Film review: Hand That Rocks the Cradle, The

Published: Sunday, Jan. 12 1992 12:00 a.m. MST

If a suspense-thriller is scary enough it can often overcome inherent plot weaknesses and lapses in logic, and "The Hand That Rocks the Cradle," at least much of the way, delivers the goods.

A revenge/slasher flick with a twist — and mercifully lacking the buckets of blood that usually accompany this genre — "The Hand That Rocks the Cradle" also boasts some first-rate performances that help hold it together.

Annabella Sciorra, who drew attention in Spike Lee's "Jungle Fever" last summer, stars as Claire Bartel, a wife and mother who is, in the film's early scenes, sexually abused by her doctor (which may be a bit too stark in its portrayal). When Claire goes public with her accusations, the physician commits suicide.

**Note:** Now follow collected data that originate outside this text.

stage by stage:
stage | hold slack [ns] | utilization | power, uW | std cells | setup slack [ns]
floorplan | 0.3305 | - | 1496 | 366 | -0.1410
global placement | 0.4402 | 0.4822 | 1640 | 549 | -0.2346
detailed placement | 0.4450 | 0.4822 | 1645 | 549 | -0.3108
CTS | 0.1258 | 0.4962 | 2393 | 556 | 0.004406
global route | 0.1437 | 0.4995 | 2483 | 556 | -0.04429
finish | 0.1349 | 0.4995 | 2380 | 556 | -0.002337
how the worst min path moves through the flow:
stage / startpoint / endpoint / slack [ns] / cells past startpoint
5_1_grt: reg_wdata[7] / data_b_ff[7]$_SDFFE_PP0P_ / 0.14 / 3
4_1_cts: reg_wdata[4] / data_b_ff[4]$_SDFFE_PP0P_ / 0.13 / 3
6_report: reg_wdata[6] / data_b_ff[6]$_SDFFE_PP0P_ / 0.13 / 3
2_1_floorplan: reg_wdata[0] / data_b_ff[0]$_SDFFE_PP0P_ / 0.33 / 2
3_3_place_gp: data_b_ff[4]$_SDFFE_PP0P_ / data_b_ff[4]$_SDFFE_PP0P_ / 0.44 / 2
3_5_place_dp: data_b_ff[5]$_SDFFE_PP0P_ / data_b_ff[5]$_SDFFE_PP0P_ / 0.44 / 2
File: src/pkg/ltx_pkg.sv
// ltx_pkg: shared constants of the parallel transmit port
// assumes: compiled before the port module; users name items as ltx_pkg::name
package ltx_pkg;
    // widths and depths
    localparam int DATA_W = 32;
    localparam int TAG_W = 4;
    localparam int ENT_W = DATA_W + TAG_W;
    localparam int PIN_W = 16;
    localparam int PAIRS = 64;
    localparam int WORDS = 2 * PAIRS;
    localparam int PTR_W = 8;
    localparam int LVL_W = 7;
    localparam logic [PTR_W-1:0] FULL_WORDS = 8'h7e;
    // register byte offsets
    localparam logic [7:0] OFS_CTRL = 8'h00;
    localparam logic [7:0] OFS_PAT_ST = 8'h04;
    localparam logic [7:0] OFS_PAT_UF = 8'h08;
    localparam logic [7:0] OFS_WMARK = 8'h0c;
    localparam logic [7:0] OFS_DIV = 8'h10;
    localparam logic [7:0] OFS_STAT = 8'h14;
    // control fields
    localparam int C_PD = 0;
    localparam int C_DDR = 1;
    localparam int C_W8 = 2;
    localparam int C_BYTESW = 3;
    localparam int C_BITSW = 4;
    localparam int C_FILLC = 5;
    localparam int C_CLK90 = 6;
    localparam int C_SRC = 7;
    localparam int C_MULT = 8;
    localparam int C_FLUSH = 16;
    localparam int C_WARM = 17;
    localparam logic [31:0] CTRL_MASK = 32'h0000_07ff;
    // watermark fields
    localparam int W_AE = 0;
    localparam int W_AF = 16;
    localparam int W_FILL = 24;
    // status fields
    localparam int S_AE = 0;
    localparam int S_AF = 1;
    localparam int S_EMPTY = 2;
    localparam int S_OVF = 3;
    localparam int S_UDF = 4;
    localparam int S_LOCK = 5;
    localparam int S_STARTED = 6;
    localparam int S_RATE = 7;
    localparam int S_LVL = 16;
    // reset values
    localparam logic [31:0] CTRL_RST = 32'h0000_0001;
    localparam logic [31:0] PAT_ST_RST = 32'h0000_0000;
    localparam logic [31:0] PAT_UF_RST = 32'h0000_0000;
    localparam logic [31:0] WMARK_RST = 32'h0038_0008;
    localparam logic [31:0] DIV_RST = 32'h0000_0001;
    // clock rates in kHz
    localparam int MCLK_KHZ = 20000;
    localparam int TX_MIN_KHZ = 18750;
    localparam int TX_MAX_DDR_KHZ = 500000;
    localparam int TX_MAX_SDR_KHZ = 640000;
    localparam int SRC_MAX_KHZ = 37500;
    localparam logic [2:0] MULT_MAX = 3'h5;
    // source edges seen before lock is reported
    localparam logic [2:0] LOCK_EDGES = 3'h4;
    // axi responses
    localparam logic [1:0] RESP_OK = 2'h0;
    localparam logic [1:0] RESP_ERR = 2'h2;
endpackage : ltx_pkg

After the trauma of her ordeal, Claire settles back into her life, which seems to be close to perfect, complete with loving husband (Matt McCoy), precocious young daughter (Madeline Zima) and a brand-new bouncing baby.

But life in the '90s is busy, of course, so it's decided that a nanny might be helpful. Enter Peyton Flanders (Rebecca De Mornay), who seems the ideal choice.

What Claire doesn't know, however, is that Peyton is the good doctor's widow, and she blames Claire for her husband's death and her own subsequent miscarriage. But to exact her revenge, Peyton has no intention of committing any overt mayhem. Rather, she ingratiates herself into the affections of each family member, quietly winning them over while undermining Claire's position in the household, and in subtle ways turning her husband and children against her. She is essentially rebuilding her own family by taking Claire's away.

The only characters suspicious of Peyton's motives are Claire's cynical, best friend (Julianne Moore) and her simple-minded handyman (Ernie Hudson) — but their revelations are too little too late.

The winning cast has a lot to do with the success of this film's tension quotient — Sciorra is quite good at creating a woman who has a tough exterior but is actually quite vulnerable, complete with a semidelibitating case of asthma; cute Madeline Zima as winning as Claire's daughter; Hudson pulls off an endearing acting turn as far removed from his "Ghostbusters" role as he can get; and Julianne Moore is great as Claire's wisecracking best friend.

But it is De Mornay's quietly sinister performance as Peyton that is most effective, showing her at first to be a pitiable victim, then gradually having her develop into a deranged woman who really has come to believe this family belongs to her.

Director Curtis Hanson has a sure hand at this kind of fare, having helmed "Bad Influence" and "The Bedroom Window" previously, and as author of the screenplay for excellent thriller "The Silent Partner."

But first-time screenwriter Amanda Silver, despite coming up with a succinct way of expressing the '90s feminine nightmare in metaphorical terms, lets so much logic fly out the window, offers so many loopholes and unanswered questions, that eventually the film strangles on its own conventions. Especially in its final scenes.

Still, there are plenty of chills along the way, and that may be enough for box-office success.

"The Hand That Rocks the Cradle" is rated R for violence, profanity and some brief nudity.